**What is needed:** After reading the lines below, count those that contain "parameter" and give the count alone.

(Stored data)
╔══

===== config.mk =====
export PLATFORM = sky130hd
export DESIGN_NAME = sync_slave_rx
export DESIGN_NICKNAME = d
export VERILOG_FILES = /design/src/rtl/srx_pkg.sv /design/src/rtl/srx_sync.sv /design/src/rtl/srx_shifter.sv /design/src/rtl/srx_fifo.sv /design/src/rtl/sync_slave_rx.sv
export SDC_FILE = /design/constraint.sdc
export NUM_CORES = 1
export LEC_CHECK = 0
export ABC_AREA = 1
export BUFFER_PORTS_ARGS = -buffer_cell sky130_fd_sc_hd__buf_2
export CORE_UTILIZATION = 40
export DETAILED_ROUTE_END_ITERATION = 16
export SYNTH_ARGS = -nofsm -noshare
export SYNTH_HDL_FRONTEND = slang
export SYNTH_HIERARCHICAL = 1
export SYNTH_SLANG_ARGS = --single-unit

===== constraint.sdc =====
create_clock -name clk -period 2.1 [get_ports clk]
set_input_delay 0.315 -clock clk [delete_from_list [all_inputs] [get_ports clk]]
set_output_delay 0.315 -clock clk [all_outputs]
set_load 0.01 [all_outputs]

===== src/rtl/srx_pkg.sv =====
package srx_pkg;
    localparam int SRX_DW = 8;

    typedef struct packed {
        logic              b9;
        logic [SRX_DW-1:0] data;
    } srx_entry_t;

    typedef enum logic [1:0] {
        ST_OFF  = 2'd0,
        ST_RECV = 2'd1,
        ST_OVR  = 2'd2
    } srx_state_e;
endpackage


===== src/rtl/srx_sync.sv =====
module srx_sync #(
    parameter int STAGES = 2
) (
    input  logic clk,
    input  logic rst_n,
    input  logic ser_clk,
    input  logic ser_dat,
    input  logic clk_pol,
    output logic smp_stb,
    output logic smp_bit
);
    logic [STAGES-1:0] ck_pipe;
    logic [STAGES-1:0] dt_pipe;
    logic              ck_prev;

    generate
        if (STAGES == 1) begin : g_one
            always_ff @(posedge clk or negedge rst_n) begin
                if (!rst_n) begin
                    ck_pipe <= '0;
                    dt_pipe <= '0;
                end else begin
                    ck_pipe <= ser_clk;
                    dt_pipe <= ser_dat;
                end
            end
        end else begin : g_many
            always_ff @(posedge clk or negedge rst_n) begin
                if (!rst_n) begin
                    ck_pipe <= '0;
                    dt_pipe <= '0;
                end else begin
                    ck_pipe <= {ck_pipe[STAGES-2:0], ser_clk};
                    dt_pipe <= {dt_pipe[STAGES-2:0], ser_dat};
                end
            end
        end
    endgenerate

    always_ff @(posedge clk or negedge rst_n) begin
        if (!rst_n) ck_prev <= 1'b0;
        else        ck_prev <= ck_pipe[STAGES-1];
    end

    always_comb begin
        if (clk_pol) smp_stb = ~ck_pipe[STAGES-1] & ck_prev;
        else         smp_stb = ck_pipe[STAGES-1] & ~ck_prev;
        smp_bit = dt_pipe[STAGES-1];
    end
endmodule


===== src/rtl/srx_shifter.sv =====
module srx_shifter
    import srx_pkg::*;
(
    input  logic       clk,
    input  logic       rst_n,
    input  logic       active,
    input  logic       rx_en,
    input  logic       nine_bit,
    input  logic       stb,
    input  logic       din,
    input  logic       full,
    output logic       push,
    output srx_entry_t entry,
    output logic       ovr
);
    localparam int CW = $clog2(SRX_DW + 1);

    srx_state_e       state_q, state_d;
    logic [CW-1:0]    cnt_q;
    logic [SRX_DW-1:0] sh_q;
    logic [SRX_DW:0]  sh_next;
    logic             enabled, last;

    assign enabled = active & rx_en;
    assign sh_next = {din, sh_q};
    assign last    = (cnt_q == (nine_bit ? CW'(SRX_DW) : CW'(SRX_DW - 1)));

    // state register
    always_ff @(posedge clk or negedge rst_n) begin
        if (!rst_n) state_q <= ST_OFF;
        else        state_q <= state_d;
    end

    // next state
    always_comb begin
        state_d = state_q;
        unique case (state_q)
            ST_OFF:  if (enabled) state_d = ST_RECV;
            ST_RECV: begin
                if (!enabled)                  state_d = ST_OFF;
                else if (stb && last && full)  state_d = ST_OVR;
            end
            ST_OVR:  if (!enabled) state_d = ST_OFF;
            default: state_d = ST_OFF;
        endcase
    end

    // datapath: shift register and bit counter
    always_ff @(posedge clk or negedge rst_n) begin
        if (!rst_n) begin
            cnt_q <= '0;
            sh_q  <= '0;
        end else if (state_q != ST_RECV || !enabled) begin
            cnt_q <= '0;
        end else if (stb) begin
            sh_q  <= sh_next[SRX_DW:1];
            cnt_q <= last ? '0 : cnt_q + 1'b1;
        end
    end

    // outputs
    always_comb begin
        push = (state_q == ST_RECV) && enabled && stb && last && !full;
        ovr  = (state_q == ST_OVR);
        if (nine_bit) begin
            entry.b9   = sh_next[SRX_DW];
            entry.data = sh_next[SRX_DW-1:0];
        end else begin
            entry.b9   = 1'b0;
            entry.data = sh_next[SRX_DW:1];
        end
    end

    p_ovr_sticky_r9: assert property (@(posedge clk) disable iff (!rst_n)
        (ovr && enabled) |=> ovr);
    p_ovr_needs_full_r8: assert property (@(posedge clk) disable iff (!rst_n)
        $rose(ovr) |-> $past(full));
    p_partial_drop_r10: assert property (@(posedge clk) disable iff (!rst_n)
        !rx_en |=> (cnt_q == '0));
    p_cnt_range_r3: assert property (@(posedge clk) disable iff (!rst_n)
        cnt_q <= CW'(SRX_DW));
endmodule


===== src/rtl/srx_fifo.sv =====
module srx_fifo
    import srx_pkg::*;
#(
    parameter int DEPTH = 2
) (
    input  logic       clk,
    input  logic       rst_n,
    input  logic       flush,
    input  logic       push,
    input  srx_entry_t wdata,
    input  logic       pop,
    output srx_entry_t head,
    output logic       empty,
    output logic       full
);
    localparam int AW = (DEPTH > 1) ? $clog2(DEPTH) : 1;
    localparam int NW = $clog2(DEPTH + 1);

    srx_entry_t    mem [DEPTH];
    logic [AW-1:0] wr_ptr, rd_ptr;
    logic [NW-1:0] count;
    logic          do_push, do_pop;

    assign empty   = (count == '0);
    assign full    = (count == NW'(DEPTH));
    assign do_push = push && !full;
    assign do_pop  = pop && !empty;
    assign head    = mem[rd_ptr];

    function automatic logic [AW-1:0] inc(input logic [AW-1:0] p);
        return (p == AW'(DEPTH - 1)) ? '0 : p + 1'b1;
    endfunction

    always_ff @(posedge clk or negedge rst_n) begin
        if (!rst_n) begin
            wr_ptr <= '0;
            rd_ptr <= '0;
            count  <= '0;
        end else if (flush) begin
            wr_ptr <= '0;
            rd_ptr <= '0;
            count  <= '0;
        end else begin
            if (do_push) wr_ptr <= inc(wr_ptr);
            if (do_pop)  rd_ptr <= inc(rd_ptr);
            count <= count + NW'(do_push) - NW'(do_pop);
        end
    end

    always_ff @(posedge clk) begin
        if (do_push && !flush) mem[wr_ptr] <= wdata;
    end

    p_no_overflow_r8: assert property (@(posedge clk) disable iff (!rst_n)
        count <= NW'(DEPTH));
    p_last_pop_r6: assert property (@(posedge clk) disable iff (!rst_n)
        (count == NW'(1) && pop && !push && !flush) |=> empty);
    p_flush_r11: assert property (@(posedge clk) disable iff (!rst_n)
        flush |=> empty);
endmodule


===== src/rtl/sync_slave_rx.sv =====
module sync_slave_rx
    import srx_pkg::*;
#(
    parameter int SYNC_STAGES = 2,
    parameter int FIFO_DEPTH  = 2
) (
    input  logic              clk,
    input  logic              rst_n,
    input  logic              port_en,
    input  logic              sync_mode,
    input  logic              ext_clk_sel,
    input  logic              rx_en,
    input  logic              nine_bit,
    input  logic              clk_pol,
    input  logic              irq_en,
    input  logic              ser_clk,
    input  logic              ser_dat,
    input  logic              rd_strobe,
    output logic [SRX_DW-1:0] rx_data,
    output logic              rx_bit9,
    output logic              rx_ready,
    output logic              irq,
    output logic              overrun
);
    logic       slave_active, stb, sbit, push, empty, full;
    srx_entry_t entry, head;

    assign slave_active = port_en & sync_mode & ext_clk_sel;

    srx_sync #(.STAGES(SYNC_STAGES)) u_sync (
        .clk(clk), .rst_n(rst_n), .ser_clk(ser_clk), .ser_dat(ser_dat),
        .clk_pol(clk_pol), .smp_stb(stb), .smp_bit(sbit)
    );

    srx_shifter u_shift (
        .clk(clk), .rst_n(rst_n), .active(slave_active), .rx_en(rx_en),
        .nine_bit(nine_bit), .stb(stb), .din(sbit), .full(full),
        .push(push), .entry(entry), .ovr(overrun)
    );

    srx_fifo #(.DEPTH(FIFO_DEPTH)) u_fifo (
        .clk(clk), .rst_n(rst_n), .flush(!port_en), .push(push),
        .wdata(entry), .pop(rd_strobe), .head(head), .empty(empty), .full(full)
    );

    assign rx_data  = head.data;
    assign rx_bit9  = head.b9;
    assign rx_ready = !empty;
    assign irq      = rx_ready & irq_en;

    p_port_off_r11: assert property (@(posedge clk) disable iff (!rst_n)
        !port_en |=> (!rx_ready && !overrun));
    p_ready_hold_r6: assert property (@(posedge clk) disable iff (!rst_n)
        (rx_ready && !rd_strobe && port_en) |=> rx_ready);
endmodule


==> impl_metrics.ini <==
[sta]
min_period_ns = 1.923
slew_viol_final = 0
hold_ws_ns = -0.01584
worst_slew_pin_slew_ns = 0.5155
finalCritPeriodShare = 0.9158
maxSlewHeadroom = 0.6563
setup_viol = 0
clock_skew_ns = 0.004066
hold_viol_final = 23
fmax_ghz = 0.5200

[die]
io_pins = 24
row_count = 24
die_w_um = 70.55
design.die.area_sq_um = 4977
fp.coreArea_sq_um = 4444
initial_core_util = 0.4229
die_h_um = 70.55

[pwr]
vdd_drop_max_mv = 0.3206
leakage_nw = 1.053
powerDensity_nw_per_um2 = 811.1

[worst_setup_path]
critPathKind = flip-flop to flip-flop
slowest_delay_ns = 0.40
rrSetupSlack_ns = 0.18
path_buf_inv = 2
arrival_ns = 2.11
slowest_stage = dfrtp_1
crit_family = simple AND/OR/NAND/NOR gates
cp-start-kind = flip-flop
setup.worst_path.end_class = flip-flop
crit_required_ns = 2.28
worstPathMaxFanout = 5
r2r_cells = 11
rr_startpoint = u_sync/ck_pipe[1]
reg2reg_to = u_fifo/count[1]
path_cells = inv_1 > nand3_1 > nand2_1 > nand4_4 > nor3_4 > o21ai_4 > ha_1 > inv_1 > ha_1 > a21oi_1 > nor2_1

[grt]
grt_pass1_wl_um = 5609
grt_max_degree = 24
grt_pass1_vias = 1271
grt.total_usage = 0.1494
grt-ovfl-total = 0
antenna_found_initial = 0

[clocking]
cts_tree = built
cts_hold_buffers = 0
clk_pin_slew_ns = 0.08
ctsHtreeMaxLevel = 2
cts_root_buffer = clkbuf_8
clk_latency_ns = 0.29
cts_made_buffers = 5
cts_buffer_depth = 2
clock_sinks = 41

[cells_and_area]
final_area_sq_um = 2206
drive_gt1_frac = 0.1967
n_antenna_cell = 0
final_util = 0.4963
nNetsFinal = 253
fin_cells = 291
synthToLayoutAreaGrowth_pct = 17.38

[detailed_routing]
dr.first_iter.drc_count = 113
wirelength_um = 3141
first_pass_iters = 10
vias = 1334
detail-route-antenna-nets = 0
route.detailed.drc = 2
wl_per_cell_um = 10.79
via_per_inst = 4.584

[placement]
dpl-instance-area_sq_um = 2066
dp_cells = 283
port_buffers = 23
dp_hpwl_um = 2221
gpl.final_weighted_congestion = 0.7756

[run_status]
failed_checks = design-rule violations, negative hold slack
status = finished with violations

[synth]
ys_ff_latch = 41
synth_ff_type = dfrtp_1
ys_seq_area_frac = 0.5939
ys_top_cells_by_count = nand2_1 (73), inv_1 (28), dfrtp_1 (23)
syn_area_sq_um = 1879
yosys.area.top_type_share = 0.3063
async_reset_ff_frac = 0.5610
synth_cell_types = 23
synth_area_leaders = dfrtp_1 (31%), edfxtp_1 (29%), nand2_1 (15%)
synth_top_cell_by_area = dfrtp_1
avgSynthCellArea_sq_um = 9.035
syn_inst = 208
yosys_warnings = 6
synth_edf_count = 18
synth_most_common_cell = nand2_1
syn_nets = 223

[job]
drv_cap = 0

[hold_path]
hp-class = primary input to asynchronous set/reset pin
how the worst max path moves through the flow:
| stage | from | endpoint | cells after the start |
|---|---|---|---|
| finish | u_sync/ck_pipe[1] | u_fifo/count[1] | 11 |
| global route | u_sync/ck_pipe[1] | u_fifo/count[1] | 11 |
| CTS | u_sync/ck_pipe[1] | u_fifo/count[1] | 11 |
| detailed placement | clk_pol | u_fifo/count[1] | 12 |
| global placement | clk_pol | u_fifo/count[1] | 12 |
| floorplan | u_sync/ck_pipe[1] | u_fifo/mem[0][0] | 8 |
cell usage in the layout (no fill, tap or decap), types with 3 or more instances in the layout:
cell	count
nand3_1	11
nand2_1	73
edfxtp_1	18
ha_1	3
buf_4	4
clkbuf_8	5
buf_2	23
o21ai_0	9
inv_2	4
inv_1	28
nor2_1	13
dfrtp_1	23
nor2_2	3
o21ai_1	9
cell type report:
cell class	count	area, sq um
sequential	41	1116
clock buffer	5	68.82
tap	52	65.06
multi-input combinational	131	625.6
clock inverter	3	65.06
inverter	32	120.1
timing repair buffer	27	145.1
fill	427	2238
metal layers:
layer,track usage,share of wire,vias to the layer above
met5,0,0,-
met4,0.07333,0.022,0
met3,0.04558,0.032,5
met2,0.2298,0.47,17
met1,0.1942,0.48,595
li1,-,-,717
registers in the layout (all words and copies together) (netlist names):
signal           flops
u_fifo/count         2
u_fifo/mem          18
u_fifo/rd_ptr        1
u_fifo/wr_ptr        1
u_shift/cnt_q        4
u_shift/sh_q         8
u_shift/state_q      2
u_sync/ck_pipe       2
u_sync/ck_prev       1
u_sync/dt_pipe       2
what timing repair did:
| item | CTS | global route |
|---|---|---|
| setup buffers | 0 | 0 |
| resized for setup | 0 | 1 |
| endpoints found under the setup margin | 0 | 2 |
cells by family (layout without fill, tap and decap cells):
kind of cell    count (synthesis)  after routing  share of synthesized area
fa+ha+maj                       3              3                    0.01998
flops                          41             41                     0.5939
buf+inv                        36             67                    0.07923
compound gates                 21             21                    0.06192
xor+xnor                        1              1                   0.004661
simple gates                  106            106                     0.2403
where the power goes:
| group | total (mW) | internal (mW) | leakage (nW) | switching, mW |
|---|---|---|---|---|
| registers | 0.870 | 0.848 | 0.478 | 0.0219 |
| logic | 0.176 | 0.0629 | 0.508 | 0.113 |
| clock network | 0.743 | 0.472 | 0.0681 | 0.271 |
metrics by stage:
step | TNS, ns | total power [mW] | setup WS, ns | hold slack (ns)
after global routing | -0.01643 | 1.884 | -0.01352 | 0.03746
after global placement | 0 | 1.063 | 0.1987 | 0.3325
after floorplan | 0 | 0.9964 | 0.06074 | 0.01941
after CTS | 0 | 1.819 | 0.1304 | 0.005782
final | 0 | 1.789 | 0.1769 | -0.01584
after detailed placement | 0 | 1.067 | 0.1400 | 0.3336
worst register-to-register path: stages, from the launching register on:
cell	delay (ns)
dfrtp_1	0.40
inv_1	0.06
nand3_1	0.06
nand2_1	0.16
nand4_4	0.13
nor3_4	0.23
o21ai_4	0.10
ha_1	0.28
inv_1	0.04
ha_1	0.18
a21oi_1	0.12
nor2_1	0.06
Note: power is estimated with default switching activity, not from simulation.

╚══

**Answer to this task:** 4